▶ _Work task_
Write out exactly the lines of the entries below from the one holding "bap_pkg::phase_type ph;" to the one holding "act = !in_lz", inclusive, and leave out all other lines.

▶ _Raw data_
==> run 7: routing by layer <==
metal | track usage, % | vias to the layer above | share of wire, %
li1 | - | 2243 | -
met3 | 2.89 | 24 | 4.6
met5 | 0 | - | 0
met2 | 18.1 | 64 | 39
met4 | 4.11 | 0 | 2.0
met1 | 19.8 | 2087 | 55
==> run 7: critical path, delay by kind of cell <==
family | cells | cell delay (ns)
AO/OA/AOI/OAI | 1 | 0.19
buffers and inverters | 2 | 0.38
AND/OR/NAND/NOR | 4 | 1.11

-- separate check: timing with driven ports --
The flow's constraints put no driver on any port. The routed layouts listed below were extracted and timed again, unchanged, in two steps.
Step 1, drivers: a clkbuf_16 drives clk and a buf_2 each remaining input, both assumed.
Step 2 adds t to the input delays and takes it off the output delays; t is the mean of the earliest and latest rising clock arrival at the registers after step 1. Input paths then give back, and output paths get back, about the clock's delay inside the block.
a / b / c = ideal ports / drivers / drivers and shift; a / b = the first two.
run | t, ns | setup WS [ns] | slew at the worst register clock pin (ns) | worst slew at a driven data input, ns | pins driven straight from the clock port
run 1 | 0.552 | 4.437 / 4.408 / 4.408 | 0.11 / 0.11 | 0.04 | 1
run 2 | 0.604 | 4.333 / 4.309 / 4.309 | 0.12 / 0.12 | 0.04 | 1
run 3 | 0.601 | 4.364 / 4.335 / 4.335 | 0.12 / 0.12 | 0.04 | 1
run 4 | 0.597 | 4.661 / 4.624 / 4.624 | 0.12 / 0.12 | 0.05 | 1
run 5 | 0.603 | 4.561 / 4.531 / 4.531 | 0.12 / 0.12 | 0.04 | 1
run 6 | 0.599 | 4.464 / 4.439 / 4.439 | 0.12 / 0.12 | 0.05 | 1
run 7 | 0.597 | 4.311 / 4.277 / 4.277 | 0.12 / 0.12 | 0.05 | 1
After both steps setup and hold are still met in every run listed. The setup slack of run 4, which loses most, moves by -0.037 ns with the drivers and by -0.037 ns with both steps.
What follows belongs to an exercise in optimizing a design on an open flow for small area, a short achievable clock period and few clock cycles per item; a production flow would make more cautious choices.
RTL that was checked went through simulation tests only; none was proved equivalent to the original.
Only the layout flow was run in runs 1 and 2; the RTL was not checked for function there.
Power is estimated from default activity; no workload was simulated.

==> flow/design.v <==
package bap_pkg;
   localparam logic [7:0] NameLimitReset = 8'd30;
   localparam int QueueDepth = 2;
   typedef enum logic [1:0] {PH_LEN, PH_TYPE, PH_DATA, PH_STOP} phase_type;
   localparam logic [4:0] K_FLAGS = 5'd0, K_UUID16 = 5'd1, K_UUID32 = 5'd2,
      K_U128LO = 5'd3, K_U128HI = 5'd4, K_SNAME = 5'd5, K_NAME = 5'd6,
      K_TXPWR = 5'd7, K_CLASS = 5'd8, K_DEVID = 5'd9, K_APPEAR = 5'd10,
      K_COMPANY = 5'd11, K_MANUF = 5'd12, K_HASH = 5'd13, K_RAND = 5'd14,
      K_UNKNOWN = 5'd15, K_BLKEND = 5'd16;
   localparam logic [3:0] C_NONE = 4'd0, C_FLAGS = 4'd1, C_TXPWR = 4'd2, C_UUID16 = 4'd3,
      C_UUID32 = 4'd4, C_U128 = 4'd5, C_SNAME = 4'd6, C_NAME = 4'd7, C_CLASS = 4'd8,
      C_HASH = 4'd9, C_RAND = 4'd10, C_DEVID = 4'd11, C_APPEAR = 4'd12, C_MANUF = 4'd13;
   typedef struct packed {
      logic       rec_valid;
      logic [3:0] kind;
      logic       half;
      logic [7:0] lo;
      logic [3:0] mask;      
      logic       end_valid;
      logic [1:0] end_status;
      logic [6:0] num;
   } entry_type;
   localparam int EntryBits = 28;
   function automatic logic type_is_known(input logic [7:0] t);
      type_is_known = (t >= 8'h01 && t <= 8'h0A) || (t >= 8'h0D && t <= 8'h10) ||
             (t >= 8'h14 && t <= 8'h19) || (t >= 8'h1F && t <= 8'h21) ||
             (t == 8'hFF);
   endfunction
   function automatic logic [3:0] type_class(input logic [7:0] t);
      case (t)
         8'h01: type_class = C_FLAGS;
         8'h0A: type_class = C_TXPWR;
         8'h02, 8'h03: type_class = C_UUID16;
         8'h04, 8'h05: type_class = C_UUID32;
         8'h06, 8'h07: type_class = C_U128;
         8'h08: type_class = C_SNAME;
         8'h09: type_class = C_NAME;
         8'h0D: type_class = C_CLASS;
         8'h0E: type_class = C_HASH;
         8'h0F: type_class = C_RAND;
         8'h10: type_class = C_DEVID;
         8'h19: type_class = C_APPEAR;
         8'hFF: type_class = C_MANUF;
         default: type_class = C_NONE;
      endcase
   endfunction
   function automatic logic lt8(input logic [7:0] a, input logic [7:0] b);
      logic r;
      r = 1'b0;
      for (int i = 0; i < 8; i++) r = (!a[i] && b[i]) || (!(a[i] ^ b[i]) && r);
      lt8 = r;
   endfunction
   function automatic logic [7:0] inc8(input logic [7:0] a);
      logic c;
      c = 1'b1;
      for (int i = 0; i < 8; i++) begin
         inc8[i] = a[i] ^ c;
         c = c && a[i];
      end
   endfunction
   function automatic logic [7:0] dec8(input logic [7:0] a);
      logic c;
      c = 1'b1;
      for (int i = 0; i < 8; i++) begin
         dec8[i] = a[i] ^ c;
         c = c && !a[i];
      end
   endfunction
   function automatic logic [8:0] add8(input logic [7:0] a, input logic [7:0] b);
      logic c;
      c = 1'b0;
      for (int i = 0; i < 8; i++) begin
         add8[i] = a[i] ^ b[i] ^ c;
         c = (a[i] && b[i]) || (c && (a[i] ^ b[i]));
      end
      add8[8] = c;
   endfunction
endpackage
module bap_front (
   input  logic               clock,
   input  logic               reset,
   input  logic               req_valid,
   output logic               req_stall,
   input  logic [16:0]        req_data,
   output logic               csr_ready,
   input  logic [7:0]         name_limit,
   output logic               rsp_valid,
   input  logic               rsp_stall,
   output logic [78:0]        rsp_data
);
   logic full, pop, wide_pend, wide_take, pop_ok, wide_ok, push, wide_push, h_recend;
   bap_pkg::entry_type ent;
   logic [63:0] acc;
   logic       in_v, in_first, in_lz, in_l1, in_bz, in_dneg, in_known, in_pre, in_nm;
   logic [7:0] in_b, in_lm1, in_d;
   logic [3:0] in_cls;
   bap_pkg::phase_type phase_ff;
   logic [7:0] offs_ff, rem_ff, pos_ff;
   logic [6:0] cnt_ff;
   logic [1:0] stat_ff;
   logic [3:0] cls_ff;
   logic nz_ff, drec_ff, nmn_ff;
   logic go, accept, wstall, name_ok;
   function automatic logic [2:0] lane_of(input logic [3:0] c, input logic [7:0] ps);
      if (c == bap_pkg::C_UUID16) lane_of = {2'b00, ps[0]};
      else if (c == bap_pkg::C_UUID32) lane_of = {1'b0, ps[1:0]};
      else lane_of = ps[2:0];
   endfunction
   function automatic logic keep_of(input logic [3:0] c, input logic [7:0] ps);
      case (c)
         bap_pkg::C_UUID16, bap_pkg::C_UUID32, bap_pkg::C_U128: keep_of = 1'b1;
         bap_pkg::C_CLASS, bap_pkg::C_HASH, bap_pkg::C_RAND, bap_pkg::C_DEVID:
            keep_of = (ps[7:4] == 4'd0);
         bap_pkg::C_APPEAR, bap_pkg::C_MANUF: keep_of = (ps[7:1] == 7'd0);
         default: keep_of = 1'b0;
      endcase
   endfunction
   logic [2:0] lane;
   logic kw;
   assign lane = lane_of(cls_ff, pos_ff);
   assign kw = keep_of(cls_ff, pos_ff);
   logic wblock, st_reg, st_if, vnf_ff;
   assign wblock = wide_pend && vnf_ff && nz_ff;
   assign wstall = wblock && !wide_take;
   assign go = in_v && !wstall && (!full || pop);
   assign st_reg = in_v && (wblock || (full && h_recend));
   assign st_if = in_v && full;
   bap_stall u_stall (.st_reg(st_reg), .st_if(st_if), .rsp_stall(rsp_stall),
                      .req_stall(req_stall));
   assign accept = req_valid && !req_stall;
   assign csr_ready = !in_v;
   assign name_ok = bap_pkg::lt8(pos_ff, name_limit);
   logic [8:0] dfull;
   logic [8:0] dsum;
   assign dsum = bap_pkg::add8(req_data[8:1], ~req_data[16:9]);
   assign dfull = {!dsum[8], dsum[7:0]};
   always_ff @(posedge clock) begin
      if (reset) begin
         in_v <= 1'b0; vnf_ff <= 1'b0;
      end else if (accept) begin
         in_v <= 1'b1; vnf_ff <= !req_data[0];
      end else if (go) begin
         in_v <= 1'b0; vnf_ff <= 1'b0;
      end
   end
   always_ff @(posedge clock) begin
      if (accept) begin
         in_first <= req_data[0];
         in_b <= req_data[16:9];
         in_lm1 <= bap_pkg::dec8(req_data[8:1]);
         in_lz <= (req_data[8:1] == 8'd0);
         in_l1 <= (req_data[8:1] == 8'd1);
         in_bz <= (req_data[16:9] == 8'd0);
         in_d <= dfull[7:0];
         in_dneg <= dfull[8];
         in_known <= bap_pkg::type_is_known(req_data[16:9]);
         in_cls <= bap_pkg::type_class(req_data[16:9]);
         in_pre <= !in_v;
         in_nm <= name_ok;
      end
   end
   bap_pkg::phase_type ph;
   logic [7:0] rem, ps;
   logic [6:0] cn, cm1;
   logic [1:0] st;
   logic [3:0] cls;
   logic       act, endb, nm, stop2, is_name, rec, wide, half, drec_n, nmn_n, nz_n;
   logic [3:0] kind, mask;
   always_comb begin
      act = !in_lz && (in_first || !bap_pkg::lt8(in_lm1, offs_ff));
      endb = !in_lz && (in_first ? in_l1 : (offs_ff == in_lm1));
      stop2 = in_dneg || (!in_first && bap_pkg::lt8(in_d, offs_ff));
      nm = in_pre ? in_nm : nmn_ff;
      is_name = (cls_ff == bap_pkg::C_SNAME) || (cls_ff == bap_pkg::C_NAME);
      ph = in_first ? bap_pkg::PH_LEN : phase_ff;
      cn = in_first ? 7'd0 : cnt_ff;
      cm1 = 7'(bap_pkg::dec8({1'b0, cnt_ff}));
      rem = rem_ff;
      ps = pos_ff;
      st = stat_ff;
      cls = cls_ff;
      rec = 1'b0;
      kind = 4'(bap_pkg::K_UNKNOWN);
      wide = 1'b0;
      half = 1'b0;
      drec_n = 1'b0;
      nmn_n = 1'b0;
      nz_n = 1'b0;
      case (ph)
         bap_pkg::PH_LEN: begin
            if (in_bz) begin
               ph = bap_pkg::PH_STOP; st = 2'd1;
            end else if (stop2) begin
               ph = bap_pkg::PH_STOP; st = 2'd2;
            end else begin
               cn = 7'(bap_pkg::inc8({1'b0, cn}));
               rem = in_b; ph = bap_pkg::PH_TYPE;
            end
         end
         bap_pkg::PH_TYPE: begin
            ps = 8'd0;
            rem = bap_pkg::dec8(rem_ff);
            cls = in_cls;
            if ((in_cls == bap_pkg::C_HASH || in_cls == bap_pkg::C_RAND) && (rem_ff[7:5] == 3'd0) && (!rem_ff[4] || rem_ff[3:0] == 4'd0))
               cls = bap_pkg::C_NONE;
            rec = !in_known;
            ph = (rem_ff != 8'd1) ? bap_pkg::PH_DATA : bap_pkg::PH_LEN;
            drec_n = (in_cls == bap_pkg::C_FLAGS) || (in_cls == bap_pkg::C_TXPWR);
            nmn_n = (name_limit != 8'd0);
         end
         bap_pkg::PH_DATA: begin
            rec = drec_ff || (is_name && nm);
            case (cls_ff)
               bap_pkg::C_FLAGS: kind = 4'(bap_pkg::K_FLAGS);
               bap_pkg::C_TXPWR: kind = 4'(bap_pkg::K_TXPWR);
               bap_pkg::C_UUID16: begin kind = 4'(bap_pkg::K_UUID16); wide = 1'b1; end
               bap_pkg::C_UUID32: begin kind = 4'(bap_pkg::K_UUID32); wide = 1'b1; end
               bap_pkg::C_U128: begin
                  kind = pos_ff[3] ? 4'(bap_pkg::K_U128HI) : 4'(bap_pkg::K_U128LO);
                  wide = 1'b1;
               end
               bap_pkg::C_SNAME: kind = 4'(bap_pkg::K_SNAME);
               bap_pkg::C_NAME: kind = 4'(bap_pkg::K_NAME);
               bap_pkg::C_CLASS: begin kind = 4'(bap_pkg::K_CLASS); wide = 1'b1; end
               bap_pkg::C_HASH: begin kind = 4'(bap_pkg::K_HASH); wide = 1'b1; half = pos_ff[3]; end
               bap_pkg::C_RAND: begin kind = 4'(bap_pkg::K_RAND); wide = 1'b1; half = pos_ff[3]; end
               bap_pkg::C_DEVID: begin kind = 4'(bap_pkg::K_DEVID); wide = 1'b1; end
               bap_pkg::C_APPEAR: begin kind = 4'(bap_pkg::K_APPEAR); wide = 1'b1; end
               bap_pkg::C_MANUF: begin
                  wide = (pos_ff[7:1] == 7'd0);
                  kind = wide ? 4'(bap_pkg::K_COMPANY) : 4'(bap_pkg::K_MANUF);
               end
               default: ;
            endcase
            case (cls_ff)
               bap_pkg::C_UUID16: drec_n = !pos_ff[0];
               bap_pkg::C_UUID32: drec_n = (pos_ff[1:0] == 2'd2);
               bap_pkg::C_U128: drec_n = (pos_ff[2:0] == 3'd6) && (pos_ff[3] || rem_ff[7:4] != 4'd0 || (rem_ff[3] && rem_ff[2:1] != 2'd0));
               bap_pkg::C_CLASS: drec_n = (pos_ff == 8'd1);
               bap_pkg::C_HASH, bap_pkg::C_RAND: drec_n = (pos_ff == 8'd6) || (pos_ff == 8'd14);
               bap_pkg::C_DEVID: drec_n = (pos_ff == 8'd6);
               bap_pkg::C_APPEAR: drec_n = (pos_ff == 8'd0);
               bap_pkg::C_MANUF: drec_n = 1'b1;
               default: drec_n = 1'b0;
            endcase
            case (cls_ff)
               bap_pkg::C_UUID16: nz_n = !pos_ff[0];
               bap_pkg::C_UUID32: nz_n = (pos_ff[1:0] != 2'd3);
               bap_pkg::C_U128: nz_n = (pos_ff[2:0] != 3'd7);
               bap_pkg::C_CLASS, bap_pkg::C_HASH, bap_pkg::C_RAND, bap_pkg::C_DEVID:
                  nz_n = (pos_ff[7:4] == 4'd0) && (pos_ff[3:0] != 4'd15) && (pos_ff[2:0] != 3'd7);
               bap_pkg::C_APPEAR, bap_pkg::C_MANUF: nz_n = (pos_ff == 8'd0);
               default: nz_n = 1'b0;
            endcase
            if (rem_ff == 8'd1) nz_n = 1'b0;
            ps = bap_pkg::inc8(pos_ff);
            nmn_n = bap_pkg::lt8(ps, name_limit);
            rem = bap_pkg::dec8(rem_ff);
            if (rem_ff == 8'd1) ph = bap_pkg::PH_LEN;
         end
         default: ;
      endcase
      mask[0] = rec && wide;
      mask[1] = rec && wide && (cls_ff == bap_pkg::C_UUID32 || cls_ff == bap_pkg::C_U128 ||
                        cls_ff == bap_pkg::C_CLASS || cls_ff == bap_pkg::C_HASH ||
                        cls_ff == bap_pkg::C_RAND || cls_ff == bap_pkg::C_DEVID);
      mask[2] = rec && wide && (cls_ff == bap_pkg::C_UUID32 || cls_ff == bap_pkg::C_U128 ||
                        cls_ff == bap_pkg::C_HASH || cls_ff == bap_pkg::C_RAND ||
                        cls_ff == bap_pkg::C_DEVID);
      mask[3] = rec && wide && (cls_ff == bap_pkg::C_U128 || cls_ff == bap_pkg::C_HASH ||
                        cls_ff == bap_pkg::C_RAND || cls_ff == bap_pkg::C_DEVID);
      ent.rec_valid = rec;
      ent.kind = kind;
      ent.half = half;
      ent.lo = !rec ? {1'b0, cn} : (wide ? acc[7:0] : in_b);
      ent.mask = mask;
      ent.end_valid = endb;
      ent.end_status = (ph == bap_pkg::PH_STOP) ? st :
                       ((ph == bap_pkg::PH_LEN) ? 2'd0 : 2'd2);
      ent.num = rec ? cm1 : cn;
   end
   assign push = go && ((act && rec) || endb);
   assign wide_push = go && act && rec && wide;
   always_ff @(posedge clock) begin
      if (reset) begin
         phase_ff <= bap_pkg::PH_LEN; offs_ff <= '0; cnt_ff <= '0; nz_ff <= 1'b0;
      end else if (go) begin
         if (act) begin
            phase_ff <= ph; offs_ff <= in_first ? 8'd1 : bap_pkg::inc8(offs_ff); cnt_ff <= cn;
            nz_ff <= nz_n;
         end else if (in_first) begin
            phase_ff <= bap_pkg::PH_LEN; offs_ff <= '0; cnt_ff <= '0; nz_ff <= 1'b0;
         end
      end
   end
   always_ff @(posedge clock) begin
      if (go && act) begin
         rem_ff <= rem; pos_ff <= ps; stat_ff <= st; cls_ff <= cls;
         drec_ff <= drec_n; nmn_ff <= nmn_n;
      end
   end
   logic in_data;
   assign in_data = !in_first && (phase_ff == bap_pkg::PH_DATA);
   for (genvar k = 0; k < 8; k++) begin : g_acc
      always_ff @(posedge clock) begin
         if (go && in_data && kw && lane == 3'(k)) acc[8*k +: 8] <= in_b;
      end
   end
   localparam int D = bap_pkg::QueueDepth;
   logic [D-1:0][bap_pkg::EntryBits-1:0] q_ff;
   logic [D-1:0] occ_ff;            
   logic take, hrec;
   bap_pkg::entry_type h, h_next;
   logic [63:0] val;
   assign h = q_ff[0];
   assign full = occ_ff[D-1];
   assign rsp_valid = occ_ff[0];
   assign hrec = h.rec_valid;
   assign h_recend = h.rec_valid && h.end_valid;
   assign pop_ok = occ_ff[0] && !h_recend;
   assign wide_ok = occ_ff[0] && h.mask[0];
   assign take = occ_ff[0] && !rsp_stall;
   assign pop = pop_ok && !rsp_stall;
   assign wide_take = wide_ok && !rsp_stall;
   always_comb begin
      h_next = h;
      h_next.rec_valid = 1'b0;
      h_next.mask = '0;
      h_next.num = 7'(bap_pkg::inc8({1'b0, h.num}));
      h_next.lo = {1'b0, h_next.num};
   end
   always_comb begin
      val[7:0] = h.lo;
      val[15:8] = acc[15:8] & {8{h.mask[0]}};
      val[23:16] = acc[23:16] & {8{h.mask[1]}};
      val[31:24] = acc[31:24] & {8{h.mask[2]}};
      val[63:32] = acc[63:32] & {32{h.mask[3]}};
      rsp_data = {!hrec, hrec ? h.kind : 4'd0, val, hrec && h.half, hrec ? h.num : 7'd0,
                  hrec ? 2'd0 : h.end_status};
   end
   always_ff @(posedge clock) begin
      if (reset) begin
         occ_ff <= '0; wide_pend <= 1'b0;
      end else begin
         if (push && !pop) occ_ff <= {occ_ff[D-2:0], 1'b1};
         else if (pop && !push) occ_ff <= {1'b0, occ_ff[D-1:1]};
         wide_pend <= wide_push || (wide_pend && !wide_take);
      end
   end
   logic [D-1:0] wr_here;
   always_comb begin
      for (int i = 0; i < D; i++) begin
         if (pop) wr_here[i] = (i + 1 < D) ? occ_ff[i] && !occ_ff[(i + 1) % D] : occ_ff[i];
         else wr_here[i] = (i == 0) ? !occ_ff[0] : occ_ff[(i + D - 1) % D] && !occ_ff[i];
      end
   end
   always_ff @(posedge clock) begin
      for (int i = 0; i < D; i++) begin
         if (wr_here[i]) q_ff[i] <= ent;
         else if (pop) begin
            if (i + 1 < D) q_ff[i] <= q_ff[(i + 1) % D];
         end else if (i == 0 && take) q_ff[0] <= h_next;
      end
   end
endmodule
module bap_stall (
   input  logic st_reg,
   input  logic st_if,
   input  logic rsp_stall,
   output logic req_stall
);
   assign req_stall = st_reg || (rsp_stall && st_if);
endmodule
module ble_ad_structure_parser (
   input  logic             clock,
   input  logic             reset,
   input  logic             req_valid,
   output logic             req_stall,
   input  logic [16:0]      req_data,    
   output logic             rsp_valid,
   input  logic             rsp_stall,
   output logic [78:0]      rsp_data,    
   input  logic             csr_valid,
   output logic             csr_ready,
   input  logic [7:0]       csr_data
);
   logic [7:0] limit_ff;
   always_ff @(posedge clock) begin
      if (reset) limit_ff <= bap_pkg::NameLimitReset;
      else if (csr_valid && csr_ready) limit_ff <= csr_data;
   end
   bap_front u_front (.clock(clock), .reset(reset), .req_valid(req_valid),
                      .req_stall(req_stall), .req_data(req_data), .csr_ready(csr_ready),
                      .name_limit(limit_ff), .rsp_valid(rsp_valid), .rsp_stall(rsp_stall),
                      .rsp_data(rsp_data));
endmodule
==> flow/flow/run.sh <==
#!/bin/bash
# Standard layout, with the port buffers inserted before placement made of
# sky130_fd_sc_hd__buf_2 cells instead of the buffer buffer_ports picks by
# default, and without the adder-extraction step in synthesis (ABC maps the
# arithmetic as plain gates).
set -euo pipefail
export BUFFER_PORTS_ARGS="-buffer_cell sky130_fd_sc_hd__buf_2"
export ADDER_MAP_FILE=
bash standard.sh > standard_flow.log 2>&1
==> flow/standard.sh <==
#!/bin/bash
# synth_recipe.tcl (not shown) runs the flow's synth.tcl, then flattens the netlist and writes it again
# the make line also repeats each setting of config.mk as NAME=value (left out here)
make -C /OpenROAD-flow-scripts/flow DESIGN_CONFIG=/design/flow/config.mk WORK_HOME=/design/flow/orfs CLKGATE_MAP_FILE= SYNTH_SCRIPT=/design/flow/synth_recipe.tcl "${@:-finish}"
==> flow/config.mk <==
export PLATFORM = sky130hd
export DESIGN_NAME = ble_ad_structure_parser
export DESIGN_NICKNAME = ble_ad_structure_parser
export VERILOG_FILES = /design/flow/design.v
export SDC_FILE = /design/flow/constraint.sdc
export NUM_CORES = 4
export LEC_CHECK = 0
export CAP_MARGIN = 20
export CORE_MARGIN = 2
export CORE_UTILIZATION = 40
export CTS_BUF_LIST = sky130_fd_sc_hd__clkbuf_4 sky130_fd_sc_hd__clkbuf_8
export SETUP_SLACK_MARGIN = 2.8
export SLEW_MARGIN = 20
export SYNTH_HIERARCHICAL = 1
export SYNTH_MINIMUM_KEEP_SIZE = 0
==> flow/constraint.sdc <==
create_clock -name core_clock -period 5.5 [get_ports {clock}]
set_input_delay 1.1000 -clock core_clock [delete_from_list [all_inputs] [get_ports {clock}]]
set_output_delay 1.1000 -clock core_clock [all_outputs]
set_load 0.01 [all_outputs]
==> results.tsv, run 1 <==
stage	metric	value	unit
timing	hold_slack	0.499	ns
yosys	post_synth_instance_area	11100	sq um
min_path	hold_end	u_front.cls_ff[2]$_SDFFCE_PP0P_	
cells_and_area	fin_util	48.1	%
power_and_ir_drop	ir_drop	112	uV
timing	final.setup.tns	0	ns
routing	finalWirelength	27.5	mm
power_and_ir_drop	power_frac_clock	37.9	%
die	die_w	170	um
cells_and_area	final_common_cell	edfxtp_1	
timing	fin_crit	2.79	ns
yosys	syn_inst	1040	
yosys	synth.distinct_cells	87	
min_path	hp-start	u_front.in_cls[2]$_DFFE_PP_	
critical_path	cp_max_fo	2	
timing	final.period_utilization	50.8	%
routing	drc	0	
die	die_height	170	um
routing	postRouteAntennaNets	0	
die	std_cell_rows	60	
yosys	async_flop_share	0	%
cts	clock_path_buffers	3	
placement	gp_congestion	0.896	
global_route	antenna_found_initial	0	
power_and_ir_drop	cellPowerDensity	275	nW/um^2
critical_path	crit_path_end_kind	primary output	
cts	clk_pin_slew_worst_paths	0.06	ns
die	initial_core_util	40.9	%
routing	num_vias	8330	
cts	cts-root-buf	clkbuf_8	
critical_path	r2r_slack	2.90	ns
yosys	ys.flop_type	edfxtp_1	
critical_path	rr_worst_depth	6	
placement	post-place-cells	1465	
cts	cts_tree	built	
critical_path	critPathMaxStageDelay	0.44	ns
timing	finalClockSkew	0.0198	ns
timing	worst_pin_slew	0.903	ns
timing	maxSlewHeadroom	39.6	%
routing	drt_first_iter_violations	683	
power_and_ir_drop	intPower	2.67	mW
power_and_ir_drop	combPwrFrac	9.7	%
cells_and_area	post_route_cells_drive_above_1_share	23.3	%
cts	cts_buffers	36	
critical_path	crit_type	flip-flop to primary output	
timing	hold_viol	0	
routing	wl_per_cell	17.5	um
yosys	postSynthAreaPerCell	10.7	sq um
yosys	seq_area_frac_synth	54.4	%
cts	clock-sinks	211	
yosys	syn-num-nets	1070	
routing	dr.pass1.iters	5	
die	coreArea	27100	sq um
power_and_ir_drop	seqPwrFrac	52.4	%
global_route	gr-total-overflow	0	
power_and_ir_drop	net-switching-power	0.919	mW
cells_and_area	final_cell_mix	edfxtp_1, buf_2, nand2_1	
critical_path	startpoint_type	flip-flop	
critical_path	arrival	1.69	ns
cts	htree_levels	2	
min_path	hp-class	flip-flop to flip-flop	
cells_and_area	diodes	0	
cts	clock_latency	0.54	ns
yosys	yosysTopAreaCell	edfxtp_1	
min_path	worstHoldPathCells	0	
power_and_ir_drop	p_leak	4.89	nW
timing	rsz0062_at_grt	true	
cells_and_area	nets	1201	
critical_path	cp_slowest_cell	edfxtp_1	
power_and_ir_drop	swShare	25.6	%
die	ios	112	
critical_path	r2r_start	u_front.cls_ff[0]$_SDFFCE_PP0P_	
yosys	synth_edf_count	180	
run_status	status	no timing/DRC/antenna violations	
placement	io_buffers	111	
global_route	grt_pass1_wl	43.4	mm
yosys	synth_top_cells_by_area	edfxtp_1, dfxtp_1, and2_1	
timing	finalSetupViolCount	0	
global_route	first_global_vias	7838	
global_route	grt.total_usage	19.1	%
placement	place_hpwl	18.9	mm
cells_and_area	final_cells	1571	
cells_and_area	area.growth.synth_to_final	17.7	%
critical_path	worstPathRequired	4.40	ns
yosys	ys_ff_latch	211	
yosys	netlist.area_leader.share	48.8	%
critical_path	crit_chain	and2_4, a32oi_1, nor2_1, a21o_1, buf_2	
timing	max_freq	0.358	GHz
routing	vias_per_cell	5.30	
die	die_area	29000	sq um
yosys	ys_warn_count	8	
global_route	grt_start_max_net_pins	38	
timing	maxSlewViolCount	0	
critical_path	worstReg2RegEnd	u_front.q_ff[16]$_DFFE_PP_	
run	cap_violations	0	
## sequential cells by signal, summed over array words and instances, names as in the netlist, 7 cells and up
register and count:
limit_ff 8, u_front.in_d 8, u_front.rem_ff 8, u_front.in_b 8
u_front.offs_ff 8, u_front.q_ff 56, u_front.in_lm1 8, u_front.cnt_ff 7
u_front.acc 64, u_front.pos_ff 8
## area by class of cell
cell class	instances	area, sq um
clock inverters	17	87.6
multi-input cells	729	4820
repair buffers	155	890
clock buffers	49	593
flip-flops and latches	211	6030
fillers	2535	14100
well taps	372	465
inverters	38	150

▶ _Exercise output_
   bap_pkg::phase_type ph;
   logic [7:0] rem, ps;
   logic [6:0] cn, cm1;
   logic [1:0] st;
   logic [3:0] cls;
   logic       act, endb, nm, stop2, is_name, rec, wide, half, drec_n, nmn_n, nz_n;
   logic [3:0] kind, mask;
   always_comb begin
      act = !in_lz && (in_first || !bap_pkg::lt8(in_lm1, offs_ff));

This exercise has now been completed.